MATERIAL FOR THIS EXERCISE
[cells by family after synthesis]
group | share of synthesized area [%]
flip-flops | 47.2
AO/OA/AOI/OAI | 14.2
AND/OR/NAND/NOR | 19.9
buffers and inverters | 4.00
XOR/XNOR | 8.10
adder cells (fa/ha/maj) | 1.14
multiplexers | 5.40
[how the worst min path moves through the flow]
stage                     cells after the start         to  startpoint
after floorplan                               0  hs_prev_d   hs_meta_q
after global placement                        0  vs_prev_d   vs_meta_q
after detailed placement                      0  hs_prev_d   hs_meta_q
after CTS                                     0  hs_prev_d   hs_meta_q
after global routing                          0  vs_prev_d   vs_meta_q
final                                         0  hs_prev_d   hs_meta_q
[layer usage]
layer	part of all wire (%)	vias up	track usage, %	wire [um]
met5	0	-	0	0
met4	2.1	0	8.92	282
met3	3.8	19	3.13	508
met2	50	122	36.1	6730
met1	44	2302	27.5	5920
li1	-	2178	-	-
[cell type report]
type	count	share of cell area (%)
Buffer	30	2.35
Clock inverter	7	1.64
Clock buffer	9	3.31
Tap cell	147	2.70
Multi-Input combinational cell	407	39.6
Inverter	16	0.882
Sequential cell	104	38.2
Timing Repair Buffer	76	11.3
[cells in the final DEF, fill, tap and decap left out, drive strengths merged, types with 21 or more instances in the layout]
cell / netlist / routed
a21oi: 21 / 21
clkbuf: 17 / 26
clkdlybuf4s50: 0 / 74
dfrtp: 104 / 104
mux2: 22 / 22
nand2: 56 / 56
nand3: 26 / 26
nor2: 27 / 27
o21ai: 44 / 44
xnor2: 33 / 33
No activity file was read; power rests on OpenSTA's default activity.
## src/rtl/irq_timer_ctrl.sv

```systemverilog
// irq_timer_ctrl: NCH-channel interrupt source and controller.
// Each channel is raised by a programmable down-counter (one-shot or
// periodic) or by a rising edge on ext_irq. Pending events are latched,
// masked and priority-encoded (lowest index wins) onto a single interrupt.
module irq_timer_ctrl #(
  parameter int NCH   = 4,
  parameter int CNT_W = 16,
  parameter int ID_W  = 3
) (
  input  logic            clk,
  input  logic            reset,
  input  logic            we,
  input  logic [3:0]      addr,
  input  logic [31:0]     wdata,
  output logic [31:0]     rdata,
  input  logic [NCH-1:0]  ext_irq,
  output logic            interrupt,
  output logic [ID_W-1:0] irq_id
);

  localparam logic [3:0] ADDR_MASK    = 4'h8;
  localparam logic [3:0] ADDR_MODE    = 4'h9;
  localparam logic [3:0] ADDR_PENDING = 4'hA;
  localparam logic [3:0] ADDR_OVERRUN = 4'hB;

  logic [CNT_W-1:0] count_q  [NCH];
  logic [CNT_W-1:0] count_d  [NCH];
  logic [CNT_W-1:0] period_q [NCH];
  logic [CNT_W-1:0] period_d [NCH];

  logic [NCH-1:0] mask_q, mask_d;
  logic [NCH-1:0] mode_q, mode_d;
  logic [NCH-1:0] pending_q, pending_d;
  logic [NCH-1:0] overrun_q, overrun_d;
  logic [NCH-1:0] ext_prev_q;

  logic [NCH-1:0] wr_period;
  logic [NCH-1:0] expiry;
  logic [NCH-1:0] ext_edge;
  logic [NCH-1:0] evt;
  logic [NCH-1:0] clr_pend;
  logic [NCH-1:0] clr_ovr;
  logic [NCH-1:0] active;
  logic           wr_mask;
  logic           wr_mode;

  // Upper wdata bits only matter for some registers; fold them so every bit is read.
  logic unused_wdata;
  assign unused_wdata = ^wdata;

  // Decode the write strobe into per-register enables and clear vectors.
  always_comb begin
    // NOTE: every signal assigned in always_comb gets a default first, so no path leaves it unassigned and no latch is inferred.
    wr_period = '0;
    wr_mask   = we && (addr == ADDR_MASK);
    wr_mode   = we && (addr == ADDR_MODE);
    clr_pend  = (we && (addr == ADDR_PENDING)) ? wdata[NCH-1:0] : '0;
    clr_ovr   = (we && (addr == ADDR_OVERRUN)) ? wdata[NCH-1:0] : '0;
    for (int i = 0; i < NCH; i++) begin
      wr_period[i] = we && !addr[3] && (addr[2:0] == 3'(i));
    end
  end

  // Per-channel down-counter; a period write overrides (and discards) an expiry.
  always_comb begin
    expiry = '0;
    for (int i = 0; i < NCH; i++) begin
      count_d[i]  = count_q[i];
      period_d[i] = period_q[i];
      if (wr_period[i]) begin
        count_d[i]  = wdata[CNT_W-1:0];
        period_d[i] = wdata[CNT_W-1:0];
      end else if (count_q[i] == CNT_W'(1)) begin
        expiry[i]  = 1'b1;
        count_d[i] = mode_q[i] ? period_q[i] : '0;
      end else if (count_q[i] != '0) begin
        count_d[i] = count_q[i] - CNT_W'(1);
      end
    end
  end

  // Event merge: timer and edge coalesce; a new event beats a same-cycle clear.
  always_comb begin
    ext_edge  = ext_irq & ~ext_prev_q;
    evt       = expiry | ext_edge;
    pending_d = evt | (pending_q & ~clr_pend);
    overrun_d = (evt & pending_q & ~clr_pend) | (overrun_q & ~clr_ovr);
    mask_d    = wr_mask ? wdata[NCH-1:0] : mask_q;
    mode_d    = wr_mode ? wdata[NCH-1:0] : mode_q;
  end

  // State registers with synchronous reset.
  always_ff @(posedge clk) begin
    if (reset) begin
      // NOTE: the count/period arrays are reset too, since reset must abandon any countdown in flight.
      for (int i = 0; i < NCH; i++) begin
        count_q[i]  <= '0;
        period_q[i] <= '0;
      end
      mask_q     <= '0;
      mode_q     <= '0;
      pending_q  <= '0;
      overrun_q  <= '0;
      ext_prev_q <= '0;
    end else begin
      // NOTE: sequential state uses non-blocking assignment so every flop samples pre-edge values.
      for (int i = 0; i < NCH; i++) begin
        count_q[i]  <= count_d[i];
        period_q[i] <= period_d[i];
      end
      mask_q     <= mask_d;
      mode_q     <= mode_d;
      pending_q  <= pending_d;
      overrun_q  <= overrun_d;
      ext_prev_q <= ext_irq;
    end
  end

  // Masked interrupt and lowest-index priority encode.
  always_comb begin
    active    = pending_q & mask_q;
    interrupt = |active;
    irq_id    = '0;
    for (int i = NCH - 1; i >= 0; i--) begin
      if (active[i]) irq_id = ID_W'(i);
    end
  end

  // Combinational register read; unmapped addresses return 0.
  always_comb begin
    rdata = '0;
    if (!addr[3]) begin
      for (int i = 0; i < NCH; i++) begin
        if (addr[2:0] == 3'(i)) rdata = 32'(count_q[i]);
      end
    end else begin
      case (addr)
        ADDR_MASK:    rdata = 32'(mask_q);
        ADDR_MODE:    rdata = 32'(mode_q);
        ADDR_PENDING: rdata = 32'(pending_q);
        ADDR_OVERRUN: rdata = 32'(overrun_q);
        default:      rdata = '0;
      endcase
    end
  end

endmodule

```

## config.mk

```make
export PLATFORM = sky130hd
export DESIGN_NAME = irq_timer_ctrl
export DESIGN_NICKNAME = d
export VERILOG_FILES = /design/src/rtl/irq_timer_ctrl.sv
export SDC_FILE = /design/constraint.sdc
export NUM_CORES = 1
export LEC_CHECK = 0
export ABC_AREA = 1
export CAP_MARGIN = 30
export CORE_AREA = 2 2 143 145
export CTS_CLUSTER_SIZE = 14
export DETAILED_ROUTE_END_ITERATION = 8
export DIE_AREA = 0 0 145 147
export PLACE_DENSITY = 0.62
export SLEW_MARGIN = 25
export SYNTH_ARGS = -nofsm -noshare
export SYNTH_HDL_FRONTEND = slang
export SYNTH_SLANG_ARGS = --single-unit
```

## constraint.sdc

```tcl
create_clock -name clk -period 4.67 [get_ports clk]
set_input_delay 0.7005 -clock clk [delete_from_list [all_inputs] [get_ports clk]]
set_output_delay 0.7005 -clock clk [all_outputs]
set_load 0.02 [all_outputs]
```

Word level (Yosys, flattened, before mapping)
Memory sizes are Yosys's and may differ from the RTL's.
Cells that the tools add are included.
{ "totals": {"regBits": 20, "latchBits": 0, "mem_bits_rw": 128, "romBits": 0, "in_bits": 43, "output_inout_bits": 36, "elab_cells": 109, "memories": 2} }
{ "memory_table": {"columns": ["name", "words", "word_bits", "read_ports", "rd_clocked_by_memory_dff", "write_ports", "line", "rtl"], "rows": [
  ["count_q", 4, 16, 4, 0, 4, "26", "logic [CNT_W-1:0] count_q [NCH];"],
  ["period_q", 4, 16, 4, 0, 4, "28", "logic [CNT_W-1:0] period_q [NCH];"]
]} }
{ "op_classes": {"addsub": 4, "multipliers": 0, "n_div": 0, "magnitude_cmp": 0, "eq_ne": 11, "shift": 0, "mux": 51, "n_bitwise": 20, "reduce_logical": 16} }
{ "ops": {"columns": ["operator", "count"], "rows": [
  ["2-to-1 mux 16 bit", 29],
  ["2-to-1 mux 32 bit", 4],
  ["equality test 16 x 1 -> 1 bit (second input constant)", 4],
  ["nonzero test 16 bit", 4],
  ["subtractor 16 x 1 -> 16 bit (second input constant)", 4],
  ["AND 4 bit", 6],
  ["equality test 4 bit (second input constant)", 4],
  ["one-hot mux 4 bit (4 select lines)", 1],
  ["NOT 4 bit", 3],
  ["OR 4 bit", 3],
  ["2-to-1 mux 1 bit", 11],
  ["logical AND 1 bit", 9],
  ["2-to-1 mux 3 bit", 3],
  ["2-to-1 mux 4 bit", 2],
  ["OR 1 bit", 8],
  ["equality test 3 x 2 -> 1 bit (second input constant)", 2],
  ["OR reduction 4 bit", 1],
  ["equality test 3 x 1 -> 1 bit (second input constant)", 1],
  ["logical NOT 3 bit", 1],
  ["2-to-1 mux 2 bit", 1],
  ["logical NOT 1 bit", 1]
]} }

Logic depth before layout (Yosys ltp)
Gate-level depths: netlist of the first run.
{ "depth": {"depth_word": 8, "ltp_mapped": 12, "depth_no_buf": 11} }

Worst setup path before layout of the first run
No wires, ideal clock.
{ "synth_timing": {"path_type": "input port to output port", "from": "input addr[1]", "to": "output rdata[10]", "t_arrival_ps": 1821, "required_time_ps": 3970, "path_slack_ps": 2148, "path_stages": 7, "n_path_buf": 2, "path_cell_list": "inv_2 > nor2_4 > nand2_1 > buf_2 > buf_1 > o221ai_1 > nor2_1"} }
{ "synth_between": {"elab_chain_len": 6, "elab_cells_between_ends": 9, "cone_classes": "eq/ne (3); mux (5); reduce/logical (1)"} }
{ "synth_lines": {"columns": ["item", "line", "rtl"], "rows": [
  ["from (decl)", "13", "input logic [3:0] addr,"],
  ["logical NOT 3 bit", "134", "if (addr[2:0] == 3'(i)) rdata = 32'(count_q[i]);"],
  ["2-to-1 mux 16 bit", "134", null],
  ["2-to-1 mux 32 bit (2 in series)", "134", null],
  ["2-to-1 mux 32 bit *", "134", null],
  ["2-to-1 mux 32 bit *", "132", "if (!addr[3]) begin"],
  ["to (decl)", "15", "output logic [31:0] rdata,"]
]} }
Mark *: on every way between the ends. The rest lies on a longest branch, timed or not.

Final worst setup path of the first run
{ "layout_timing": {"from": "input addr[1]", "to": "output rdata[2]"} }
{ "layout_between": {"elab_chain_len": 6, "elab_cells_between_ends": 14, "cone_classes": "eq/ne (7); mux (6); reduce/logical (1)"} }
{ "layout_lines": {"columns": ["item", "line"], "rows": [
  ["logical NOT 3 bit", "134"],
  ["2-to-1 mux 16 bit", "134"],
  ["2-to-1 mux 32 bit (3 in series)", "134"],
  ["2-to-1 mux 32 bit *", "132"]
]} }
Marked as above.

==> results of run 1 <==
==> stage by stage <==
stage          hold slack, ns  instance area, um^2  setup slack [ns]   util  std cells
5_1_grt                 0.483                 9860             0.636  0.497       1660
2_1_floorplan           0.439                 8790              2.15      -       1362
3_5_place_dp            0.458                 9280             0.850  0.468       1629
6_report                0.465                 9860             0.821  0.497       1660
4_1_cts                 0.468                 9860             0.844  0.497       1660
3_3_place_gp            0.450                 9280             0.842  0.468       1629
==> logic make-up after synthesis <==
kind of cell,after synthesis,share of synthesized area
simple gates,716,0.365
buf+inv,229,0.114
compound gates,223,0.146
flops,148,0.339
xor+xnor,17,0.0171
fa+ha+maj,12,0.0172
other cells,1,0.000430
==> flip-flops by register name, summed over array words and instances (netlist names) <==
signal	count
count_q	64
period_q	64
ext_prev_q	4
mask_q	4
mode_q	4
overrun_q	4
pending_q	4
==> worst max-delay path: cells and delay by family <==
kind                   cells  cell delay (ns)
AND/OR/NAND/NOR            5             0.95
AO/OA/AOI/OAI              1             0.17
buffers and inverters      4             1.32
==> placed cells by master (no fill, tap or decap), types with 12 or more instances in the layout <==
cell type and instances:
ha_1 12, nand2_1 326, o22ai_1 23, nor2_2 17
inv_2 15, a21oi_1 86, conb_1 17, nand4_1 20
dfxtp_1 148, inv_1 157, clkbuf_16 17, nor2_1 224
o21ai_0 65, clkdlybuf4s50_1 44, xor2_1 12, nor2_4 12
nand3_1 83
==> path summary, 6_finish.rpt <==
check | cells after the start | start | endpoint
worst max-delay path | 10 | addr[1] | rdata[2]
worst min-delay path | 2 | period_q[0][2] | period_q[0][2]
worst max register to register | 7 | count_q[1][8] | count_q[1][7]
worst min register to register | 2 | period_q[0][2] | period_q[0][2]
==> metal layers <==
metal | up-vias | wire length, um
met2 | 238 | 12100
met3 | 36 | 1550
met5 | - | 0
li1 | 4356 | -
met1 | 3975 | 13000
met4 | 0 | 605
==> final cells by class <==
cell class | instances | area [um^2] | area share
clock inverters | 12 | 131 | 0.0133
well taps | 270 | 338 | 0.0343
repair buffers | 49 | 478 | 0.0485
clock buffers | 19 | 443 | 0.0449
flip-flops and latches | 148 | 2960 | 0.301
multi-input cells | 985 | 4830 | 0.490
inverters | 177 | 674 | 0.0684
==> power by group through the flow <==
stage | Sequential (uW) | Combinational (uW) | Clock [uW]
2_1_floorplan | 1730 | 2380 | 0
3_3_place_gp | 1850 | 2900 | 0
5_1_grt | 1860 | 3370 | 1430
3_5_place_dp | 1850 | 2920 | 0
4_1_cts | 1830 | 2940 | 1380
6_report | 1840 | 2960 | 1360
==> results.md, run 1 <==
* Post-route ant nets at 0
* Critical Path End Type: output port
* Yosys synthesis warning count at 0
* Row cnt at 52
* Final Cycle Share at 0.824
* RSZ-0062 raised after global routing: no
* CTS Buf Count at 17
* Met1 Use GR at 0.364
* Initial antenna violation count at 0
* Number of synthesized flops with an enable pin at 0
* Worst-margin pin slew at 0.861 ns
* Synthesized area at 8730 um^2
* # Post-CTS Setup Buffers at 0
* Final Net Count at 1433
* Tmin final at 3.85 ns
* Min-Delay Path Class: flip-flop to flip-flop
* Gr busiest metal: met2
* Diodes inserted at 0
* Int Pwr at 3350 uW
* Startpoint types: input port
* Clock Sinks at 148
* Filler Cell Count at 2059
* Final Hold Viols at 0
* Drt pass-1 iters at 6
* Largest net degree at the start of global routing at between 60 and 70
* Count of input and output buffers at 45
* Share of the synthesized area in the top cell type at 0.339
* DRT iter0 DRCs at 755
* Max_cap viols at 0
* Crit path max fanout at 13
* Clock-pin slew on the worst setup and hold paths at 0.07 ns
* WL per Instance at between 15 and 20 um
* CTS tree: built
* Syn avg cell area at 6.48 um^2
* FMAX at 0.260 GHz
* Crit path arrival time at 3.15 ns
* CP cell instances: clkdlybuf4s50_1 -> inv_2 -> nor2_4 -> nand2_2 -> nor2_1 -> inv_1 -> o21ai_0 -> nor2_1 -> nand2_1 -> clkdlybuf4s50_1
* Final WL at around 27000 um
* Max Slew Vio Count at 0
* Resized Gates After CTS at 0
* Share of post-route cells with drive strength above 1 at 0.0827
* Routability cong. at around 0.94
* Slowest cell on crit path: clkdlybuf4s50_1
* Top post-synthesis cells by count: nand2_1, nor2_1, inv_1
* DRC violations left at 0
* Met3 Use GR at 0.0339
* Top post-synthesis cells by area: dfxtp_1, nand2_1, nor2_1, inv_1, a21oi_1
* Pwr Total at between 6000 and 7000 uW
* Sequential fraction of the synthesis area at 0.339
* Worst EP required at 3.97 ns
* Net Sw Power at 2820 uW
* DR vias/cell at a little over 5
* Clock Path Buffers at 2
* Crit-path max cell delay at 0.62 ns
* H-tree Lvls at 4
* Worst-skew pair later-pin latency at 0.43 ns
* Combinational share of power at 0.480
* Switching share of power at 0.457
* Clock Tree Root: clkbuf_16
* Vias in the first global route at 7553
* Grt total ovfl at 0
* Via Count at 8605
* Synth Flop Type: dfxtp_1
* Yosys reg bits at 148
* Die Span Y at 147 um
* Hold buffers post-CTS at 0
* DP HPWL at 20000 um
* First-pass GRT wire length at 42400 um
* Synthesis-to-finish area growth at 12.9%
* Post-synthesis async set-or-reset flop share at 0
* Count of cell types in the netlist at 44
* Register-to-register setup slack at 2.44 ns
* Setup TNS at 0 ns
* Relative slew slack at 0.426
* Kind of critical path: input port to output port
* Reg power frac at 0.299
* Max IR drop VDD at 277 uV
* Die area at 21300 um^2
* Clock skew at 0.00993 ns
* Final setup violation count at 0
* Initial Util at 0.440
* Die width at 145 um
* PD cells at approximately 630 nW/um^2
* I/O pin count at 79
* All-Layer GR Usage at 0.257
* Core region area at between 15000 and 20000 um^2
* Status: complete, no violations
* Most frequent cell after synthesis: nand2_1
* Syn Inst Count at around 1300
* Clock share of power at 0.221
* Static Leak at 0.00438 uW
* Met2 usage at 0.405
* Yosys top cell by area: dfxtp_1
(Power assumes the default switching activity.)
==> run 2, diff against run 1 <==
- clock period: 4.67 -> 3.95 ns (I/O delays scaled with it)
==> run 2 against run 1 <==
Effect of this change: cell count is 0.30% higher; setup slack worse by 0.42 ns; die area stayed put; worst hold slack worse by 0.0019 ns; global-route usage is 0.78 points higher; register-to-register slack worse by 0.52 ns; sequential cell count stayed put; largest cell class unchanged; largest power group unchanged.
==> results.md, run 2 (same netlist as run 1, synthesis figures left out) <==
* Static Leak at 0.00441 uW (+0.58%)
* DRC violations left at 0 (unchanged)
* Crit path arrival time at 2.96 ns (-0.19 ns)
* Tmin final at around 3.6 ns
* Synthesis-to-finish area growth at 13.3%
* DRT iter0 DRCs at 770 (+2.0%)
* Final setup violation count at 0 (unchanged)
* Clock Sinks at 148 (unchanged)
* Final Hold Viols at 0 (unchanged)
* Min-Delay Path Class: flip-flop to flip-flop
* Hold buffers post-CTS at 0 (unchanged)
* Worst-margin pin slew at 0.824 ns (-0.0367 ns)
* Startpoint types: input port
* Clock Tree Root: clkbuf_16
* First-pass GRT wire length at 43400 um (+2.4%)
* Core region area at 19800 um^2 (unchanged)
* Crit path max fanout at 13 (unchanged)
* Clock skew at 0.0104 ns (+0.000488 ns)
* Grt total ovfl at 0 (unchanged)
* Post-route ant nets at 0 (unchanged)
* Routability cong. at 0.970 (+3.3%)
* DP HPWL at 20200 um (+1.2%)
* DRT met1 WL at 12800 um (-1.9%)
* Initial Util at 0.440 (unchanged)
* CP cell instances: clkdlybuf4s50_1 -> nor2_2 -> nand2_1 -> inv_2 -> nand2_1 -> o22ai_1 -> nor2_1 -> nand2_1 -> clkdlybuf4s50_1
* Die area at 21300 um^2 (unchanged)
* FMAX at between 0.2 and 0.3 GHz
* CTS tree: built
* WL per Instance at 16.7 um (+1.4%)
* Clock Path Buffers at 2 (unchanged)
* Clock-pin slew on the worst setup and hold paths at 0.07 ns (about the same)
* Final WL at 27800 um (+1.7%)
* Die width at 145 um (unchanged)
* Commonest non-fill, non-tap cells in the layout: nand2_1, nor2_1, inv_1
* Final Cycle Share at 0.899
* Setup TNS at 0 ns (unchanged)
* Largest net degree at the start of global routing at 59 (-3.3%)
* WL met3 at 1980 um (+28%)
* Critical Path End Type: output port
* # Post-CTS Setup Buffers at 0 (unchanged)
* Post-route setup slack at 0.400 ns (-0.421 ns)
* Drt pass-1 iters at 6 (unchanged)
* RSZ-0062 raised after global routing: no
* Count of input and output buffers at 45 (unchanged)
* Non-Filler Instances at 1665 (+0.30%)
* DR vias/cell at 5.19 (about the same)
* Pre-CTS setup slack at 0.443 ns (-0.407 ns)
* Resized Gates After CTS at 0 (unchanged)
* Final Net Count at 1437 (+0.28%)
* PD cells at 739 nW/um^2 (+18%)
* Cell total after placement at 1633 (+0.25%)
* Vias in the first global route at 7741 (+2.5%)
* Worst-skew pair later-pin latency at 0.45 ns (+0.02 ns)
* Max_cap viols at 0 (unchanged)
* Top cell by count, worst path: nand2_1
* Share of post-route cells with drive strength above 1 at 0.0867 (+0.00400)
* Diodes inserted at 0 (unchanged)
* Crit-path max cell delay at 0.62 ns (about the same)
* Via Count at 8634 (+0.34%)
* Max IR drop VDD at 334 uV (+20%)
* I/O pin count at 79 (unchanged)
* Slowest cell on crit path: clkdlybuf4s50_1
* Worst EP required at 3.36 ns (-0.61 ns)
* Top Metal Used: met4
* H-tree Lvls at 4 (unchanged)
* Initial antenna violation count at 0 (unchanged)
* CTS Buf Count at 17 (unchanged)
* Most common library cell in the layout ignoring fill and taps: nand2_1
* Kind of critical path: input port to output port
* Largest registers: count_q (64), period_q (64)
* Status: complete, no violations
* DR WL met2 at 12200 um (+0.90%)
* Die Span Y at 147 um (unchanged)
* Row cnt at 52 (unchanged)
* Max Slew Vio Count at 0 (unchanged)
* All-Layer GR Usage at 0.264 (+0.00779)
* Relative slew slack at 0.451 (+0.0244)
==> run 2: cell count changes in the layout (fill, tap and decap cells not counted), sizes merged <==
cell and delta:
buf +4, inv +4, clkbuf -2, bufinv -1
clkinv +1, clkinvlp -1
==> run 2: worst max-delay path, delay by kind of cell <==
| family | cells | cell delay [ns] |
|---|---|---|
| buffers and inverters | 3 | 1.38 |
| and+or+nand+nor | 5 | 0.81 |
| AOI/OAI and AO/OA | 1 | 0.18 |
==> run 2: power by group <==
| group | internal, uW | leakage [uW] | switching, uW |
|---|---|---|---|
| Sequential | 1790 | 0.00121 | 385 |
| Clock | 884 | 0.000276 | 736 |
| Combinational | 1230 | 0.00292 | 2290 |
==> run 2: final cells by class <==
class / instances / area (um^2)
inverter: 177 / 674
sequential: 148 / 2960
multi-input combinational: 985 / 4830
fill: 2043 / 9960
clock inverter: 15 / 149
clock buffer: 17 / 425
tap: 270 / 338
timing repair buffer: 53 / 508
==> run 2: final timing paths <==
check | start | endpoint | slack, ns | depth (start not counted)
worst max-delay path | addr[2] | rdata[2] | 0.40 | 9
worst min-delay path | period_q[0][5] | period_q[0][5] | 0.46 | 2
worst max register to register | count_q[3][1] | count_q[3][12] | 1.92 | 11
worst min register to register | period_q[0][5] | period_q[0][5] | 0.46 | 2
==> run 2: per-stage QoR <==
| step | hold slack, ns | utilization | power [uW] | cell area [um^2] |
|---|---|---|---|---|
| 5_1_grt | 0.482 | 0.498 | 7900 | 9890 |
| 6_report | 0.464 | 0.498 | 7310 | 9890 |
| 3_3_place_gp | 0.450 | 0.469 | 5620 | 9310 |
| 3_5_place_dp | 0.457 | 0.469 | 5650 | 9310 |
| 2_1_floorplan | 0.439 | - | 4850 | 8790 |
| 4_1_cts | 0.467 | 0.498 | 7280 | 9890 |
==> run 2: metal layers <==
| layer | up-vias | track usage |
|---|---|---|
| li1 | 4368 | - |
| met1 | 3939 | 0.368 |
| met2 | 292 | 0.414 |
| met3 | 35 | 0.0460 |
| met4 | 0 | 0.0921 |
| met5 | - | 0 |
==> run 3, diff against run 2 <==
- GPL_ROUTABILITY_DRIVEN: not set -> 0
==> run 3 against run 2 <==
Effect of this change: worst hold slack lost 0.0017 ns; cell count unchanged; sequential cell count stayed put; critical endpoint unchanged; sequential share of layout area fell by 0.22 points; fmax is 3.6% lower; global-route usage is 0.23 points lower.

WHAT IS REQUIRED
Could you reproduce, exactly, every line above from the line with "at 1633 (+0.25%)" to the line with "at 8634 (+0.34%)", and no other line? Both ends count.

PROBLEM SOLUTION
* Cell total after placement at 1633 (+0.25%)
* Vias in the first global route at 7741 (+2.5%)
* Worst-skew pair later-pin latency at 0.45 ns (+0.02 ns)
* Max_cap viols at 0 (unchanged)
* Top cell by count, worst path: nand2_1
* Share of post-route cells with drive strength above 1 at 0.0867 (+0.00400)
* Diodes inserted at 0 (unchanged)
* Crit-path max cell delay at 0.62 ns (about the same)
* Via Count at 8634 (+0.34%)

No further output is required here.